Start of Material provided
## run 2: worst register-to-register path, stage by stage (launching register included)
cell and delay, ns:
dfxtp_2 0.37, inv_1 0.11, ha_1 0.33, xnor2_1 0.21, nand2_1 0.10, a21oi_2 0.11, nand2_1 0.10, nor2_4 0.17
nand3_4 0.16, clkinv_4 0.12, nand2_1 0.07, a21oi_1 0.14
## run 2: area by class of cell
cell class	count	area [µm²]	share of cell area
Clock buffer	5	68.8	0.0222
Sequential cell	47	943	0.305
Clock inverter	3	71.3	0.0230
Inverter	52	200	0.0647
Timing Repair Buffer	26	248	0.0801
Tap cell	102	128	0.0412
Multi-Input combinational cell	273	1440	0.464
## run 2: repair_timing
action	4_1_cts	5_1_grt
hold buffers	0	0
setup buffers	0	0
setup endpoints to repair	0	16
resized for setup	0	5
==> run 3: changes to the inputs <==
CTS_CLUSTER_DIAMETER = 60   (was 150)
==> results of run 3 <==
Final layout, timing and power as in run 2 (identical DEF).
<file path="src/rtl/ttc3_secret_vault.sv">
// Multi-slot write-once secret vault between the provisioning path and the KDF.
// Optional per-slot read limit enabled by defining TTC3_VAULT_READ_LIMIT_EN.
module ttc3_secret_vault #(
    parameter int NUM_SLOTS    = 4,
    parameter int SECRET_WIDTH = 256,
    parameter int CHUNK_WIDTH  = 32,
`ifdef TTC3_VAULT_READ_LIMIT_EN
    parameter int READ_LIMIT   = 1,
`endif
    localparam int SLOT_W = (NUM_SLOTS > 1) ? $clog2(NUM_SLOTS) : 1
) (
    input  logic                    clock,
    input  logic                    reset_n,
    input  logic                    wr_valid,
    output logic                    wr_ready,
    input  logic [SLOT_W-1:0]       wr_slot,
    input  logic [CHUNK_WIDTH-1:0]  wr_data,
    output logic                    wr_err,
    input  logic                    kdf_req,
    input  logic [SLOT_W-1:0]       kdf_slot,
    output logic                    kdf_ack,
    output logic [SECRET_WIDTH-1:0] kdf_data,
    output logic                    kdf_err,
    input  logic                    zeroize,
    output logic                    busy,
`ifdef TTC3_VAULT_READ_LIMIT_EN
    output logic [NUM_SLOTS-1:0]    reads_exhausted,
`endif
    output logic [NUM_SLOTS-1:0]    slot_valid
);

    localparam int NUM_CHUNKS = SECRET_WIDTH / CHUNK_WIDTH;
    localparam int CNT_W      = (NUM_CHUNKS > 1) ? $clog2(NUM_CHUNKS) : 1;

    typedef enum logic [1:0] {
        ST_IDLE = 2'd0,
        ST_LOAD = 2'd1,
        ST_ZERO = 2'd2
    } state_t;

    state_t                  state_r;
    logic [CNT_W-1:0]        cnt_r;
    logic [SLOT_W-1:0]       load_slot_r;
    logic [SLOT_W-1:0]       zidx_r;
    logic [SECRET_WIDTH-1:0] secret_r [NUM_SLOTS];
    logic [NUM_SLOTS-1:0]    slot_valid_r;
    logic                    wr_err_r;
    logic                    kdf_ack_r;
    logic                    kdf_err_r;
    logic [SECRET_WIDTH-1:0] kdf_data_r;
    logic                    busy_r;
    logic                    ready_en_r;

    logic wr_ready_s;
    logic wr_fire_s;
    logic wr_slot_ok_s;
    logic kdf_take_s;
    logic kdf_ok_s;

`ifdef TTC3_VAULT_READ_LIMIT_EN
    localparam int RC_W = (READ_LIMIT > 0) ? $clog2(READ_LIMIT + 1) : 1;
    logic [RC_W-1:0]      rcnt_r [NUM_SLOTS];
    logic [NUM_SLOTS-1:0] exhausted_s;

    // A slot is exhausted once its read count has reached the limit.
    always_comb begin
        exhausted_s = '0;
        for (int k = 0; k < NUM_SLOTS; k++) begin
            exhausted_s[k] = (rcnt_r[k] >= RC_W'(READ_LIMIT));
        end
    end

    // Per-slot read counters: bumped on each ack, cleared as zeroize reaches the slot.
    always_ff @(posedge clock or negedge reset_n) begin
        if (!reset_n) begin
            for (int k = 0; k < NUM_SLOTS; k++) begin
                rcnt_r[k] <= '0;
            end
        end else if (kdf_take_s && kdf_ok_s) begin
            rcnt_r[kdf_slot] <= rcnt_r[kdf_slot] + RC_W'(1);
        end else if ((state_r == ST_ZERO) && !zeroize) begin
            rcnt_r[zidx_r] <= '0;
        end
    end

    assign reads_exhausted = exhausted_s;
`endif

    // ready_en_r keeps wr_ready low while reset is applied and for the release cycle.
    assign wr_ready_s = ready_en_r && (state_r != ST_ZERO) && !zeroize;
    assign wr_fire_s  = wr_valid && wr_ready_s;
    assign kdf_take_s = kdf_req && (state_r == ST_IDLE) && !zeroize && !wr_fire_s
                        && !kdf_ack_r && !kdf_err_r;

    // Write-once lock and range check for the first beat of a load.
    always_comb begin
        wr_slot_ok_s = 1'b0;
        if (int'(wr_slot) < NUM_SLOTS) begin
            wr_slot_ok_s = !slot_valid_r[wr_slot];
        end else begin
            wr_slot_ok_s = 1'b0;
        end
    end

    // A KDF read succeeds only for an in-range, loaded (and not exhausted) slot.
    always_comb begin
        kdf_ok_s = 1'b0;
        if (int'(kdf_slot) < NUM_SLOTS) begin
`ifdef TTC3_VAULT_READ_LIMIT_EN
            kdf_ok_s = slot_valid_r[kdf_slot] && !exhausted_s[kdf_slot];
`else
            kdf_ok_s = slot_valid_r[kdf_slot];
`endif
        end else begin
            kdf_ok_s = 1'b0;
        end
    end

    // Main FSM: zeroize beats write, write beats KDF; response pulses last one cycle.
    always_ff @(posedge clock or negedge reset_n) begin
        if (!reset_n) begin
            state_r      <= ST_IDLE;
            cnt_r        <= '0;
            load_slot_r  <= '0;
            zidx_r       <= '0;
            slot_valid_r <= '0;
            wr_err_r     <= 1'b0;
            kdf_ack_r    <= 1'b0;
            kdf_err_r    <= 1'b0;
            kdf_data_r   <= '0;
            busy_r       <= 1'b0;
            ready_en_r   <= 1'b0;
            for (int k = 0; k < NUM_SLOTS; k++) begin
                secret_r[k] <= '0;
            end
        end else begin
            ready_en_r <= 1'b1;
            wr_err_r   <= 1'b0;
            kdf_ack_r  <= 1'b0;
            kdf_err_r  <= 1'b0;
            kdf_data_r <= '0;
            if (zeroize) begin
                // Partial load chunks live in slot storage and are wiped by the sweep.
                state_r <= ST_ZERO;
                zidx_r  <= '0;
                cnt_r   <= '0;
                busy_r  <= 1'b1;
            end else begin
                case (state_r)
                    ST_IDLE: begin
                        if (wr_fire_s) begin
                            if (!wr_slot_ok_s) begin
                                wr_err_r <= 1'b1;
                            end else begin
                                load_slot_r <= wr_slot;
                                secret_r[wr_slot][CHUNK_WIDTH-1:0] <= wr_data;
                                if (NUM_CHUNKS == 1) begin
                                    slot_valid_r[wr_slot] <= 1'b1;
                                end else begin
                                    cnt_r   <= CNT_W'(1);
                                    state_r <= ST_LOAD;
                                    busy_r  <= 1'b1;
                                end
                            end
                        end else if (kdf_take_s) begin
                            if (kdf_ok_s) begin
                                kdf_ack_r  <= 1'b1;
                                kdf_data_r <= secret_r[kdf_slot];
                            end else begin
                                kdf_err_r <= 1'b1;
                            end
                        end
                    end
                    ST_LOAD: begin
                        if (wr_fire_s) begin
                            secret_r[load_slot_r][int'(cnt_r)*CHUNK_WIDTH +: CHUNK_WIDTH] <= wr_data;
                            if (cnt_r == CNT_W'(NUM_CHUNKS - 1)) begin
                                slot_valid_r[load_slot_r] <= 1'b1;
                                cnt_r   <= '0;
                                state_r <= ST_IDLE;
                                busy_r  <= 1'b0;
                            end else begin
                                cnt_r <= cnt_r + CNT_W'(1);
                            end
                        end
                    end
                    ST_ZERO: begin
                        secret_r[zidx_r]     <= '0;
                        slot_valid_r[zidx_r] <= 1'b0;
                        if (zidx_r == SLOT_W'(NUM_SLOTS - 1)) begin
                            zidx_r  <= '0;
                            state_r <= ST_IDLE;
                            busy_r  <= 1'b0;
                        end else begin
                            zidx_r <= zidx_r + SLOT_W'(1);
                        end
                    end
                    default: begin
                        state_r <= ST_IDLE;
                        busy_r  <= 1'b0;
                    end
                endcase
            end
        end
    end

    assign wr_ready   = wr_ready_s;
    assign wr_err     = wr_err_r;
    assign kdf_ack    = kdf_ack_r;
    assign kdf_err    = kdf_err_r;
    assign kdf_data   = kdf_data_r;
    assign busy       = busy_r;
    assign slot_valid = slot_valid_r;

endmodule

</file>
### src/rtl/hazard_pkg.sv
// Shared types and constants for the ID-stage hazard controller.
// Imported by hazard_cmp and pipe_hazard_ctrl.
package hazard_pkg;

  typedef enum logic [1:0] {
    RUN      = 2'd0,
    LU_STALL = 2'd1,
    MC_WAIT  = 2'd2,
    FLUSH    = 2'd3
  } hz_state_t;

  localparam int REG_W = 5;
  localparam int CNT_W = 32;

  localparam logic [REG_W-1:0] ZERO_REG = 5'd0;

endpackage
File: src/rtl/stream_pass_sequencer.sv
// Multi-pass controller for the padded BRAM streamer: per pass it clears, launches, waits, drains, commits.
// Optional macro PASS_PERF_CNT_EN adds the perf_cycles / perf_stall counters.
module stream_pass_sequencer #(
    parameter int PASS_W    = 5,
    parameter int ADDR_W    = 9,
    parameter int DRAIN_CYC = 4,
    parameter int TIMEOUT_W = 16
) (
    input  logic              clk,
    input  logic              rst,
    input  logic              cfg_go,
    input  logic [PASS_W-1:0] cfg_num_passes,
    input  logic [ADDR_W-1:0] cfg_base_addr,
    input  logic [ADDR_W-1:0] cfg_pass_stride,
    input  logic              abort,
    output logic              busy,
    output logic              done,
    output logic              error,
    output logic [PASS_W-1:0] pass_idx,
    output logic              strm_start,
    output logic [ADDR_W-1:0] strm_base_addr,
    input  logic              strm_busy,
    input  logic              strm_done,
    input  logic              pipe_idle,
    output logic              acc_clear,
    output logic              acc_commit
`ifdef PASS_PERF_CNT_EN
    ,
    output logic [31:0]       perf_cycles,
    output logic [31:0]       perf_stall
`endif
);

    typedef enum logic [2:0] {
        S_IDLE, S_LAUNCH, S_RUN, S_DRAIN, S_COMMIT, S_FINISH
    } state_t;

    localparam int DC_W = $clog2(DRAIN_CYC + 1);

    state_t               state_q, state_d;
    logic [PASS_W-1:0]    num_q, num_d, pass_q, pass_d;
    logic [ADDR_W-1:0]    stride_q, stride_d, base_q, base_d;
    logic                 err_q, err_d, zdone_q, zdone_d;
    logic [TIMEOUT_W-1:0] wdog_q, wdog_d, wdog_inc;
    logic [DC_W-1:0]      dcnt_q, dcnt_d;
    logic                 go_accept;

    // NOTE: sequential state uses non-blocking assignments only, so every register samples pre-edge values.
    always_ff @(posedge clk) begin
        if (rst) begin
            state_q  <= S_IDLE;
            num_q    <= '0;
            stride_q <= '0;
            pass_q   <= '0;
            base_q   <= '0;
            err_q    <= 1'b0;
            zdone_q  <= 1'b0;
            wdog_q   <= '0;
            dcnt_q   <= '0;
        end else begin
            state_q  <= state_d;
            num_q    <= num_d;
            stride_q <= stride_d;
            pass_q   <= pass_d;
            base_q   <= base_d;
            err_q    <= err_d;
            zdone_q  <= zdone_d;
            wdog_q   <= wdog_d;
            dcnt_q   <= dcnt_d;
        end
    end

    assign pass_idx       = pass_q;
    assign strm_base_addr = base_q;
    assign error          = err_q;
    assign wdog_inc       = wdog_q + 1'b1;
    assign go_accept      = (state_q == S_IDLE) && cfg_go && (cfg_num_passes != '0);

    // NOTE: every signal gets a default before the case statement so no path infers a latch.
    always_comb begin
        state_d    = state_q;
        num_d      = num_q;
        stride_d   = stride_q;
        pass_d     = pass_q;
        base_d     = base_q;
        err_d      = err_q;
        zdone_d    = 1'b0;
        wdog_d     = wdog_q;
        dcnt_d     = dcnt_q;
        busy       = (state_q != S_IDLE) && (state_q != S_FINISH);
        done       = zdone_q;
        strm_start = 1'b0;
        acc_clear  = 1'b0;
        acc_commit = 1'b0;

        case (state_q)
            S_IDLE: begin
                if (go_accept) begin
                    num_d    = cfg_num_passes;
                    stride_d = cfg_pass_stride;
                    base_d   = cfg_base_addr;
                    pass_d   = '0;
                    err_d    = 1'b0;
                    state_d  = S_LAUNCH;
                end else if (cfg_go) begin
                    zdone_d = 1'b1;
                end
            end
            S_LAUNCH: begin
                acc_clear = 1'b1;
                wdog_d    = '0;
                if (!strm_busy) begin
                    strm_start = 1'b1;
                    state_d    = S_RUN;
                end
            end
            S_RUN: begin
                // A done arriving on the final watchdog cycle still counts as a completed pass.
                if (strm_done) begin
                    dcnt_d  = DC_W'(DRAIN_CYC - 1);
                    state_d = S_DRAIN;
                end else if (wdog_inc == '1) begin
                    err_d   = 1'b1;
                    state_d = S_IDLE;
                end else begin
                    wdog_d = wdog_inc;
                end
            end
            S_DRAIN: begin
                if (dcnt_q != '0) begin
                    dcnt_d = dcnt_q - 1'b1;
                end else if (pipe_idle) begin
                    state_d = S_COMMIT;
                end
            end
            S_COMMIT: begin
                acc_commit = 1'b1;
                if (pass_q == num_q - 1'b1) begin
                    state_d = S_FINISH;
                end else begin
                    pass_d  = pass_q + 1'b1;
                    base_d  = base_q + stride_q;
                    state_d = S_LAUNCH;
                end
            end
            S_FINISH: begin
                done    = 1'b1;
                state_d = S_IDLE;
            end
            default: state_d = S_IDLE;
        endcase

        // Abort wins over everything, including pulses the current state would have produced.
        if (abort && (state_q != S_IDLE)) begin
            state_d    = S_IDLE;
            pass_d     = pass_q;
            base_d     = base_q;
            err_d      = err_q;
            done       = 1'b0;
            strm_start = 1'b0;
            acc_clear  = 1'b0;
            acc_commit = 1'b0;
        end
    end

`ifdef PASS_PERF_CNT_EN
    always_ff @(posedge clk) begin
        if (rst || go_accept) begin
            perf_cycles <= '0;
            perf_stall  <= '0;
        end else begin
            if (busy && (perf_cycles != '1)) begin
                perf_cycles <= perf_cycles + 32'd1;
            end
            if ((state_q == S_DRAIN) && !pipe_idle && (perf_stall != '1)) begin
                perf_stall <= perf_stall + 32'd1;
            end
        end
    end
`endif

endmodule
**config.mk**
```make
export PLATFORM = sky130hd
export DESIGN_NAME = sc_fifo_flags_flat
export DESIGN_NICKNAME = d
export VERILOG_FILES = /design/src/rtl/sc_fifo_flags_if.sv /design/src/rtl/sc_fifo_flags.sv /design/src/flat_wrapper.sv
export SDC_FILE = /design/constraint.sdc
export NUM_CORES = 1
export LEC_CHECK = 0
export ABC_AREA = 1
export BUFFER_PORTS_ARGS = -buffer_cell sky130_fd_sc_hd__buf_2
export CAP_MARGIN = 20
export CORE_UTILIZATION = 26
export CTS_BUF_LIST = sky130_fd_sc_hd__clkbuf_8
export DETAILED_ROUTE_END_ITERATION = 16
export GPL_ROUTABILITY_DRIVEN = 0
export PLACE_DENSITY_LB_ADDON = 0.3
export SLEW_MARGIN = 10
export SYNTH_ARGS = -nofsm -noshare
export SYNTH_HDL_FRONTEND = slang
export SYNTH_SLANG_ARGS = --single-unit
```
**constraint.sdc**
```tcl
create_clock -name clk -period 5.33 [get_ports clk]
set_input_delay 0.533 -clock clk [delete_from_list [all_inputs] [get_ports clk]]
set_output_delay 0.533 -clock clk [all_outputs]
set_load 0.005 [all_outputs]
```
End of Material provided
- Task to complete: Pick each line holding "enum" out of the entries above and return it.

- Solution for this problem:
    typedef enum logic [1:0] {
  typedef enum logic [1:0] {
    typedef enum logic [2:0] {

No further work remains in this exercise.